Of course, there is a trade-off for this, namely cost: you’re going to be paying for an extra node to sit there and “wait” for work. However, if scale-out time is important to you, this could be a good tool in your toolkit.
Let’s walk through how to achieve this: (Note: I’m basing much of this post on the excellent guidance available at https://pixelrobots.co.uk/2021/03/aks-how-to-over-provision-node-pools/)
Bootstrap Cluster
Let’s start by creating a cluster:
RG=nplusonetest
LOCATION=westus2
CLUSTER_NAME="nplusone"
WORKPOOL_NAME="workpool"
az group create -l $LOCATION -n $RG
az aks create \
-g $RG \
-n $CLUSTER_NAME \
--node-count 1 \
--node-vm-size Standard_DS3_v2 \
--generate-ssh-keys \
--node-osdisk-type Managed \
--network-plugin azure
az aks nodepool add --name $WORKPOOL_NAME \
-g $RG --cluster-name $CLUSTER_NAME \
--mode user \
--enable-cluster-autoscaler \
--min-count 0 \
--max-count 10 \
--node-count 1 \
--node-osdisk-type Managed \
--scale-down-mode Deallocate \
--node-vm-size Standard_DS3_v2
az aks get-credentials -g $RG -n $CLUSTER_NAME
Create Priority Class
Next, we’re going to create a new priority class called operprovisioning
and give it a priority of -1.
We’re also going to create a deployment that uses this priority class. This deployment needs to be set with a resource request such that when it’s deployed, it will need to be deployed onto an otherwise empty node.

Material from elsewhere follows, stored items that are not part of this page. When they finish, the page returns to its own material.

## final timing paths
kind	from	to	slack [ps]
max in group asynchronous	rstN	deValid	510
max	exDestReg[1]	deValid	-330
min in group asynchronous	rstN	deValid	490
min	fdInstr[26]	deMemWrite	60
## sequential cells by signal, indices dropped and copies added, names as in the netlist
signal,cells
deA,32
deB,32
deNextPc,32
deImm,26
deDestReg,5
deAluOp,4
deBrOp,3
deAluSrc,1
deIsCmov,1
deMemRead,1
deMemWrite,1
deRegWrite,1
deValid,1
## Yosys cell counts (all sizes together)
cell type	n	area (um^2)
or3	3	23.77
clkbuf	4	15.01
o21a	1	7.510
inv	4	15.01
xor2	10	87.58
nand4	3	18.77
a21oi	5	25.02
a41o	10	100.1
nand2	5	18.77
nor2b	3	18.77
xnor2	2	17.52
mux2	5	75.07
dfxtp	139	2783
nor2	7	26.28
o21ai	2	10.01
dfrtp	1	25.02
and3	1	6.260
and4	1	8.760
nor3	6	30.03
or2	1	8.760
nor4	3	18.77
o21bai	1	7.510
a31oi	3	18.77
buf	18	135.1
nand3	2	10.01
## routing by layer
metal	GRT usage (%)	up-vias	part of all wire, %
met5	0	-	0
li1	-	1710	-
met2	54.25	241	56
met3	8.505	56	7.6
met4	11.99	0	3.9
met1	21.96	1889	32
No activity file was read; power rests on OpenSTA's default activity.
`src/common/cp15_config.svh`:
```
`ifndef CP15_CONFIG_SVH
`define CP15_CONFIG_SVH

// ----------------------------------------
// primary register numbers (crn)
// ----------------------------------------

`define CP15_CRN_CPUID   4'd0
`define CP15_CRN_SYSCFG  4'd1
`define CP15_CRN_TTBR    4'd2
`define CP15_CRN_DOMAIN  4'd3
`define CP15_CRN_FSR     4'd5
`define CP15_CRN_FAR     4'd6

// ----------------------------------------
// constants and write masks
// ----------------------------------------

// main id word returned for crn 0
`define CP15_CPUID_VALUE 32'h0001_c150

// only M (bit 0) and V (bit 13) are implemented
`define CP15_SYSCFG_MASK 32'h0000_2001

// table base is 16 KB aligned
`define CP15_TTBR_MASK   32'hffff_c000

`endif

```
`src/common/cp15_pkg.sv`:
```
package cp15_pkg;

	// ----------------------------------------
	// basic scalar types
	// ----------------------------------------

	typedef logic [31:0] word;
	typedef logic [31:0] ptr;       // virtual address
	typedef logic [3:0]  reg_num;   // crn or crm
	typedef logic [2:0]  cp_opcode; // opc1 or opc2

	typedef logic [3:0]  mmu_fault_type;
	typedef logic [3:0]  mmu_domain;
	typedef logic [17:0] mmu_base;  // table base above the 16 KB alignment

	// decoded coprocessor instruction as seen by the core
	typedef struct packed {
		reg_num   crn;
		reg_num   crm;
		cp_opcode op1;
		cp_opcode op2;
		logic     load; // core reads from cp15
	} coproc_decode;

	// ----------------------------------------
	// register layouts
	// ----------------------------------------

	typedef struct packed {
		logic [17:0] rsvd_hi;
		logic        high_vectors; // bit 13
		logic [11:0] rsvd_lo;
		logic        mmu_enable;   // bit 0
	} sctlr_fields;

	// stored raw under a mask, consumed through its fields
	typedef union packed {
		word         raw;
		sctlr_fields f;
	} syscfg_word;

	typedef struct packed {
		logic [23:0]   zero;
		mmu_domain     domain;
		mmu_fault_type ftype;
	} fsr_word;

	// ----------------------------------------
	// pipeline types
	// ----------------------------------------

	// one-hot, all zero for an unimplemented crn
	typedef struct packed {
		logic cpuid;
		logic syscfg;
		logic ttbr;
		logic domain;
		logic far;
		logic fsr;
	} cp15_sel;

	typedef struct packed {
		logic    valid;
		logic    load;
		cp15_sel sel;
		word     data; // store data, unused for loads
	} cp15_req;

	typedef struct packed {
		logic    enable;
		logic    high_vectors;
		word     dac;
		mmu_base ttbr;
	} mmu_ctrl;

endpackage

```
`src/cp15/cp15_issue.sv`:
```
`timescale 1ns/1ps

`include "cp15_config.svh"

module cp15_issue
(
	input  logic                   clk,
	input  logic                   rst,
	input  logic                   transfer,
	input  cp15_pkg::coproc_decode dec,
	input  cp15_pkg::word          write,
	output cp15_pkg::cp15_req      req
);

	cp15_pkg::cp15_sel sel_next;

	// ----------------------------------------
	// crn decode
	// ----------------------------------------

	always_comb begin
		sel_next = '0;
		case (dec.crn)
			`CP15_CRN_CPUID: begin
				sel_next.cpuid = 1'b1;
			end
			`CP15_CRN_SYSCFG: begin
				sel_next.syscfg = 1'b1;
			end
			`CP15_CRN_TTBR: begin
				sel_next.ttbr = 1'b1;
			end
			`CP15_CRN_DOMAIN: begin
				sel_next.domain = 1'b1;
			end
			`CP15_CRN_FAR: begin
				sel_next.far = 1'b1;
			end
			`CP15_CRN_FSR: begin
				sel_next.fsr = 1'b1;
			end
			default: begin
				sel_next = '0; // unimplemented, reads as zero
			end
		endcase
	end

	// ----------------------------------------
	// issue register
	// ----------------------------------------

	always_ff @(posedge clk) begin
		if (rst) begin
			req.valid <= 1'b0;
		end else begin
			req.valid <= transfer;
		end
	end

	// payload follows the strobe, qualified downstream by valid
	always_ff @(posedge clk) begin
		if (transfer) begin
			req.load <= dec.load;
			req.sel  <= sel_next;
			req.data <= write;
		end
	end

endmodule

```
`src/cp15/cp15_readout.sv`:
```
`timescale 1ns/1ps

`include "cp15_config.svh"

module cp15_readout
(
	input  logic                 clk,
	input  logic                 rst,
	input  cp15_pkg::cp15_req    req,
	input  cp15_pkg::syscfg_word syscfg,
	input  cp15_pkg::word        ttbr,
	input  cp15_pkg::word        dac,
	input  cp15_pkg::ptr         far,
	input  cp15_pkg::fsr_word    fsr,
	output cp15_pkg::word        read,
	output logic                 read_valid
);

	cp15_pkg::word read_next;
	logic          load;

	assign load = req.valid && req.load;

	// and-or mux over the one-hot select, empty select gives zero
	always_comb begin
		read_next = '0;
		read_next |= {32{req.sel.cpuid}}  & `CP15_CPUID_VALUE;
		read_next |= {32{req.sel.syscfg}} & syscfg.raw;
		read_next |= {32{req.sel.ttbr}}   & ttbr;
		read_next |= {32{req.sel.domain}} & dac;
		read_next |= {32{req.sel.far}}    & far;
		read_next |= {32{req.sel.fsr}}    & fsr;
	end

	always_ff @(posedge clk) begin
		if (rst) begin
			read_valid <= 1'b0;
		end else begin
			read_valid <= load; // stores never pulse
		end
	end

	always_ff @(posedge clk) begin
		if (load) begin
			read <= read_next;
		end
	end

endmodule

```
`src/cp15/cp15_regs.sv`:
```
`timescale 1ns/1ps

`include "cp15_config.svh"

module cp15_regs
(
	input  logic                    clk,
	input  logic                    rst,
	input  cp15_pkg::cp15_req       req_in,

	input  logic                    fault_register,
	input  logic                    fault_page,
	input  cp15_pkg::ptr            fault_addr,
	input  cp15_pkg::mmu_fault_type fault_type,
	input  cp15_pkg::mmu_domain     fault_domain,

	output cp15_pkg::cp15_req       req_out,
	output cp15_pkg::syscfg_word    syscfg,
	output cp15_pkg::word           ttbr,
	output cp15_pkg::word           dac,
	output cp15_pkg::ptr            far,
	output cp15_pkg::fsr_word       fsr,
	output cp15_pkg::mmu_ctrl       mmu
);

	logic              store;
	cp15_pkg::fsr_word fsr_store;
	cp15_pkg::fsr_word fsr_fault;

	assign store = req_in.valid && !req_in.load;

	// only domain and status survive a store
	always_comb begin
		fsr_store        = '0;
		fsr_store.domain = req_in.data[7:4];
		fsr_store.ftype  = req_in.data[3:0];
	end

	// section faults carry no valid domain
	always_comb begin
		fsr_fault        = '0;
		fsr_fault.domain = fault_page ? fault_domain : '0;
		fsr_fault.ftype  = fault_type;
	end

	// ----------------------------------------
	// configuration registers
	// ----------------------------------------

	always_ff @(posedge clk) begin
		if (rst) begin
			syscfg <= '0;
			ttbr   <= '0;
			dac    <= '0;
		end else if (store) begin
			if (req_in.sel.syscfg) begin
				syscfg.raw <= req_in.data & `CP15_SYSCFG_MASK;
			end
			if (req_in.sel.ttbr) begin
				ttbr <= req_in.data & `CP15_TTBR_MASK;
			end
			if (req_in.sel.domain) begin
				dac <= req_in.data;
			end
		end
	end

	// ----------------------------------------
	// fault registers
	// ----------------------------------------

	always_ff @(posedge clk) begin
		if (rst) begin
			far <= '0;
			fsr <= '0;
		end else if (fault_register) begin
			far <= fault_addr; // mmu capture beats a store
			fsr <= fsr_fault;
		end else if (store) begin
			if (req_in.sel.far) begin
				far <= req_in.data;
			end
			if (req_in.sel.fsr) begin
				fsr <= fsr_store;
			end
		end
	end

	// ----------------------------------------
	// forward to read-out
	// ----------------------------------------

	always_ff @(posedge clk) begin
		if (rst) begin
			req_out.valid <= 1'b0;
		end else begin
			req_out.valid <= req_in.valid;
		end
	end

	always_ff @(posedge clk) begin
		req_out.load <= req_in.load;
		req_out.sel  <= req_in.sel;
		req_out.data <= req_in.data;
	end

	// mmu sees register state directly, no extra stage
	always_comb begin
		mmu.enable       = syscfg.f.mmu_enable;
		mmu.high_vectors = syscfg.f.high_vectors;
		mmu.dac          = dac;
		mmu.ttbr         = ttbr[31:14];
	end

endmodule

```
`src/hdl/cp15_top.sv`:
```
`timescale 1ns/1ps

module cp15_top
(
	input  logic                    clk,
	input  logic                    rst,
	input  logic                    transfer,
	input  cp15_pkg::coproc_decode  dec,
	input  cp15_pkg::word           write,

	input  logic                    fault_register,
	input  logic                    fault_page,
	input  cp15_pkg::ptr            fault_addr,
	input  cp15_pkg::mmu_fault_type fault_type,
	input  cp15_pkg::mmu_domain     fault_domain,

	output cp15_pkg::word           read,
	output logic                    read_valid,
	output cp15_pkg::word           mmu_dac,
	output logic                    high_vectors,
	output logic                    mmu_enable,
	output cp15_pkg::mmu_base       mmu_ttbr
);

	cp15_pkg::cp15_req    issue_req;
	cp15_pkg::cp15_req    regs_req;
	cp15_pkg::syscfg_word syscfg;
	cp15_pkg::word        ttbr;
	cp15_pkg::word        dac;
	cp15_pkg::ptr         far;
	cp15_pkg::fsr_word    fsr;
	cp15_pkg::mmu_ctrl    mmu;

	// ----------------------------------------
	// pipeline stages
	// ----------------------------------------

	cp15_issue issue0
	(
		.clk      (clk),
		.rst      (rst),
		.transfer (transfer),
		.dec      (dec),
		.write    (write),
		.req      (issue_req)
	);

	cp15_regs regs0
	(
		.req_in  (issue_req),
		.req_out (regs_req),
		.*
	);

	cp15_readout readout0
	(
		.req (regs_req),
		.*
	);

	assign mmu_enable   = mmu.enable;
	assign high_vectors = mmu.high_vectors;
	assign mmu_dac      = mmu.dac;
	assign mmu_ttbr     = mmu.ttbr;

endmodule

```
`config.mk`:
```
export PLATFORM = sky130hd
export DESIGN_NAME = cp15_top
export DESIGN_NICKNAME = d
export VERILOG_FILES = /design/src/common/cp15_pkg.sv /design/src/cp15/cp15_issue.sv /design/src/cp15/cp15_readout.sv /design/src/cp15/cp15_regs.sv /design/src/hdl/cp15_top.sv
export VERILOG_INCLUDE_DIRS = /design/src /design/src/common
export SDC_FILE = /design/constraint.sdc
export NUM_CORES = 1
export LEC_CHECK = 0
export ABC_AREA = 0
export BUFFER_PORTS_ARGS = -buffer_cell sky130_fd_sc_hd__buf_2
export CAP_MARGIN = 20
export CORE_AREA = 2 2 117 119
export DETAILED_ROUTE_END_ITERATION = 10
export DIE_AREA = 0 0 119 121
export GPL_ROUTABILITY_DRIVEN = 0
export PLACE_DENSITY = 0.79
export SLEW_MARGIN = 20
export SYNTH_ARGS = -nofsm -noshare
export SYNTH_HDL_FRONTEND = slang
export SYNTH_SLANG_ARGS = --single-unit
```
`constraint.sdc`:
```
create_clock -name clk -period 2 [get_ports clk]
set_input_delay 0.2 -clock clk [delete_from_list [all_inputs] [get_ports clk]]
set_output_delay 0.2 -clock clk [all_outputs]
set_load 0.02 [all_outputs]
```
# == After elaboration in Yosys (flattened, before gate mapping) ==
# Index checks and enable logic that the tools add are counted.
# word_totals
regBits,173
inputBits,92
output_inout_bits,85
elab_cells,65
# classes
eq_ne,5
mux,13
bitwise_logic,10
n_reduce_logical,12
# ops
cell,count
OR 32 bit,4
bitwise AND 32 bit,3
2-to-1 mux 32 bit,3
bitwise AND 32 x 14 -> 32 bit,1
bitwise AND 32 x 8 -> 32 bit,1
OR 17 x 32 -> 32 bit,1
2-to-1 mux 8 bit,3
AND reduction 2 bit,5
"equality test 4 x 2 -> 1 bit, second input constant",2
"equality test 4 x 3 -> 1 bit, second input constant",2
2-to-1 mux 1 bit,6
nonzero test 2 bit,3
"equality test 4 x 1 -> 1 bit, second input constant",1
zero test 4 bit,1
2-to-1 mux 4 bit,1
logical AND 1 bit,2
zero test 1 bit,1

# == Logic depth before layout (Yosys ltp) ==
# logic_depth
depth_word,6
ltp_mapped,6
mapped_depth_nobuf,3

# == By module ==
# Synthesis repeated with hierarchy kept, for this count alone.
# hier_totals
cells_unflattened,817
hier_area_um2,8752.1
# by_module_without_submodules
mod,instances,cells_per_inst,area_each_um2,seq_area_each_um2
cp15_regs,1,618,5691.7,2642.5
cp15_readout,1,152,1801.7,980.9
cp15_issue,1,47,1258.7,1191.1

# == Worst setup path after synthesis ==
# Ideal clock, no wire load.
# synth_path
kind,register -> register
startpoint,register regs0.req_out[39] (netlist name)
endpoint,register readout0.read[0] (enable)
setup_ns,0.393
arrival_time_ns,1.095
path_slack_ns,0.512
path_stages_with_launch,2
path_buffers,0
synth_period_minus_slack_ns,1.488
path_cell_list,dfxtp_1 > and2_1
# synth_between
elab_chain_cells,1
# synth_lines
item,line_no,rtl
from (decl),cp15_regs.sv:17,"output cp15_pkg::cp15_req req_out,"
logical AND 1 bit,cp15_readout.sv:22,assign load = req.valid && req.load;
named net readout0.load,cp15_readout.sv:20,logic load;
to (signal assigned),cp15_readout.sv:45,read <= read_next;
to (decl),cp15_readout.sv:15,"output cp15_pkg::word read,"
# The timed path passes the listed nets, and every way through them passes these cells.
# A chain may end at the register's enable or synchronous reset.

# == Worst setup path after layout ==
# layout_path
startpoint,register issue0.req[38] (netlist name)
endpoint,register regs0.far[15]
# layout_between
elab_chain_cells,4
# layout_lines
item,line_no,rtl
from (decl),cp15_issue.sv:12,output cp15_pkg::cp15_req req
zero test 1 bit,cp15_regs.sv:30,assign store = req_in.valid && !req_in.load;
logical AND 1 bit,cp15_regs.sv:30,
nonzero test 2 bit (no source line),n/a,
AND reduction 2 bit (no source line),n/a,
to (signal assigned),cp15_regs.sv:77,far <= fault_addr;
to (signal assigned),cp15_regs.sv:81,far <= req_in.data;
to (decl),cp15_regs.sv:21,"output cp15_pkg::ptr far,"
# Every way passes these cells.

==> qor.yml <==
cts:
  clock_latency_ns: 0.43
  hold_buffers: 33
  cts_sinks: 173
  cts-resized-gates: 0
  cts_tree: "done"
  clock-root-buffer: "clkbuf_16"
  ctsLongestPathBuffers: 2
  cts_buffers: 17
  clkTransAtPathRegs_ns: 0.06
  post_cts_buffers: 0
  htreeDepth: 4
worst_setup_path:
  cp.required_ns: 2.34
  rr_endpoint: "regs0.far[15]$_SDFFE_PP0P_"
  r2r_cells: 4
  crit_path_end: "regs0.far[15]$_SDFFE_PP0P_"
  reg2reg_from: "issue0.req[38]$_DFFE_PP_"
  end_kind: "flip-flop"
  critPathLaunchType: "flip-flop"
  cp.arrival_ns: 1.95
  crit_type: "flip-flop to flip-flop"
  cp_max_fo: 15
  regToRegSetupSlack_ns: 0.38
  cp-startpoint: "issue0.req[38]$_DFFE_PP_"
hold_path:
  min_path_type: "input pin to flip-flop"
die:
  die_h_um: 121
  io_pins: 177
  dieArea_sq_mm: 0.01440
  initial_core_util: 0.5243
  die_w_um: 119
  core_sq_mm: 0.01309
  fp-row-count: 42
cells_and_area:
  fin_util: 0.6679
  multiInputGateArea_sq_mm: 0.002197
  ff_latch_area_sq_mm: 0.004174
  drive_above_1_share: 0.3374
  area_growth_pct: 27.39
  layout.nets: 906
  nFillCells: 963
  n_antenna_cell: 0
  final_cell_mix: "buf_2, nand2_1, dfxtp_1"
  final_common_cell: "buf_2"
sta:
  drv_slew: 0
  slew_headroom: 0.4502
  rsz0062_at_grt: "no"
  worst_pin_slew_ns: 0.8236
  max_freq_mhz: 618.5
  hold_violations: 0
  min_period_ns: 1.617
  timing.final.setup_violations: 0
  final.setup.tns_ns: 0
  finalClockSkew_ns: 0.007076
  finalCritPeriodShare: 0.8084
run_status:
  status: "complete, no violations"
yosys:
  syn_avg_cell_area_sq_um: 10.96
  synthCells: 626
  syn_nets: 718
  yosysWarnings: 0
  synth_cell_type_count: 31
  syn_area_sq_mm: 0.006860
  seq_area_frac_synth: 0.6084
  ys_ff_latch: 173
placement:
  portBuffers: 166
  post-dp-hpwl_um: 11350
grt:
  overflow: 0
  antenna_found_initial: 0
  grt_start_max_net_pins: 96
  grt_pass1_wl_um: 28370
  track_usage: 0.2581
  grt_pass1_vias: 5620
routing:
  firstDrtPassIters: 10
  wl_per_cell_um: 18.37
  wl_um: 18430
  antenna_violating_nets_post_route: 0
  via_count: 5629
  drt_iter0_markers: 572
  drcViolationCount: 0
  vias_per_cell: 5.612
power_and_ir_drop:
  ir_worst_vdd_v: 0.0005899
  power.leakage_nw: 3.708
  power_density_mw_per_mm2: 900.2
flow_run:
  drv_cap: 0
[Yosys cell counts]
| cell type | n | area [sq um] |
|---|---|---|
| a22oi_1 | 7 | 52.55 |
| a21oi_2 | 30 | 262.8 |
| a222oi_1 | 21 | 210.2 |
| nand3_1 | 2 | 10.01 |
| nor4_1 | 1 | 6.260 |
| nand2_1 | 149 | 559.3 |
| a31oi_1 | 8 | 50.05 |
| nor3_1 | 3 | 15.01 |
| nand2b_1 | 3 | 18.77 |
| clkbuf_1 | 25 | 93.84 |
| a22o_1 | 4 | 35.03 |
| dfxtp_1 | 102 | 2042 |
| buf_12 | 3 | 60.06 |
| nor2_1 | 2 | 7.510 |
| buf_6 | 1 | 11.26 |
| and3b_1 | 3 | 26.28 |
| nand3b_2 | 1 | 11.26 |
| a21boi_0 | 4 | 30.03 |
| buf_2 | 15 | 75.07 |
| a221oi_1 | 6 | 52.55 |
| a221oi_2 | 30 | 450.4 |
| a21oi_1 | 59 | 295.3 |
| inv_1 | 57 | 214.0 |
| edfxtp_1 | 71 | 2132 |
| a221o_1 | 1 | 10.01 |
| and2_1 | 1 | 6.260 |
| nor2b_1 | 4 | 25.02 |
| a211oi_1 | 4 | 30.03 |
| clkbuf_4 | 2 | 15.01 |
| buf_4 | 3 | 22.52 |
| nand3b_1 | 4 | 30.03 |
[worst min path at each step]
stage	from	endpoint	cells after the start
2_1_floorplan	write[0]	issue0.req[0]$_DFFE_PP_	0
6_report	fault_addr[25]	regs0.far[25]$_SDFFE_PP0P_	3
4_1_cts	fault_addr[25]	regs0.far[25]$_SDFFE_PP0P_	3
3_5_place_dp	issue0.req[37]$_DFFE_PP_	regs0.req_out[37]$_DFF_P_	0
5_1_grt	fault_addr[29]	regs0.far[29]$_SDFFE_PP0P_	3
3_3_place_gp	issue0.req[37]$_DFFE_PP_	regs0.req_out[37]$_DFF_P_	0
[state kept, by name, summed over array words and instances (netlist names)]
signal               flops
issue0.req              40
readout0.read           32
regs0.dac               32
regs0.far               32
regs0.ttbr              18
regs0.fsr                8
regs0.req_out            8
regs0.syscfg             2
readout0.read_valid      1
[worst max-delay path, cell delays in order (launching register included)]
cell and delay [ns]:
edfxtp_1 0.50, and3b_2 0.32, buf_4 0.31, a21oi_1 0.12, a221oi_1 0.26
[per-layer routing]
metal,up-vias,routed length [um],GRT usage
met5,-,0,0
met4,0,548,0.1310
met3,51,1525,0.06861
met2,299,8961,0.4271
met1,2677,7389,0.3115
li1,2602,-,-
[kinds of logic after synthesis]
logic type / Yosys count / share of synthesized area
flip-flops: 173 / 0.6084
AO/OA/AOI/OAI: 174 / 0.2156
AND/OR/NAND/NOR: 173 / 0.1043
buffers and inverters: 106 / 0.07168
[per-stage QoR]
stage	instance area (sq um)	hold WS, ns	std cells	worst slack [ns]	power, mW
finish	8740	0.02595	1003	0.3832	7.868
global route	8740	0.01213	1003	0.2599	8.126
CTS	8740	0.01066	1003	0.3977	7.891
detailed placement	7846	0.3286	938	0.4245	4.744
global placement	7846	0.3274	938	0.4547	4.711
floorplan	6860	0.2989	626	0.5123	4.466
[cell type report]
cell class	instances	share of cell area
Inverter	57	0.02448
Tap cell	176	0.02520
Timing Repair Buffer	218	0.1569
Clock inverter	11	0.01059
Sequential cell	173	0.4776
Multi-Input combinational cell	347	0.2514
Clock buffer	21	0.05383
[where the power goes]
part / switching [mW] / internal [mW]
Clock: 1.34 / 1.80
Combinational: 0.405 / 0.307
Sequential: 0.154 / 3.87
Total: 1.89 / 5.97
Power figures use the tool's default switching activity.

apiVersion: scheduling.k8s.io/v1
kind: PriorityClass
metadata:
name: overprovisioning
value: -1
globalDefault: false
description: "Priority class used by overprovisioning."
---
apiVersion: apps/v1
kind: Deployment
metadata:
name: overprovisioning
namespace: overprovisioning
spec:
replicas: 1
selector:
matchLabels:
run: overprovisioning
template:
metadata:
labels:
run: overprovisioning
spec:
nodeSelector:
agentpool: workpool
priorityClassName: overprovisioning
containers:
- name: reserve-resources
image: k8s.gcr.io/pause
resources:
requests:
cpu: "200m"
memory: "10Gi" # set this appropriately for your node's sku
kubectl create namespace overprovisioning
kubectl deploy -f overprovision.yaml
Sample application
Now let’s deploy a sample application
apiVersion: apps/v1
kind: Deployment
metadata:
labels:
app: nginx
name: nginx
spec:
replicas: 1
selector:
matchLabels:
app: nginx
template:
metadata:
labels:
app: nginx
spec:
nodeSelector:
agentpool: workpool
containers:
- image: nginx
name: nginx
resources:
requests:
memory: 10Gi # this is set abnormally high so that we end up with one pad per node
kubectl apply -f nginx.yaml
You’ll see that when you deploy this sample application, it will deploy to the first node in the node pool, forcing the overprovisioning deployment pod onto a new node.
And if you scale out the nginx deployment via kubectl scale replicas=2 deployment nginx
, you’ll see the new nginx pod run on the 2nd node, and the overprovisioning pod forced to a 3rd node.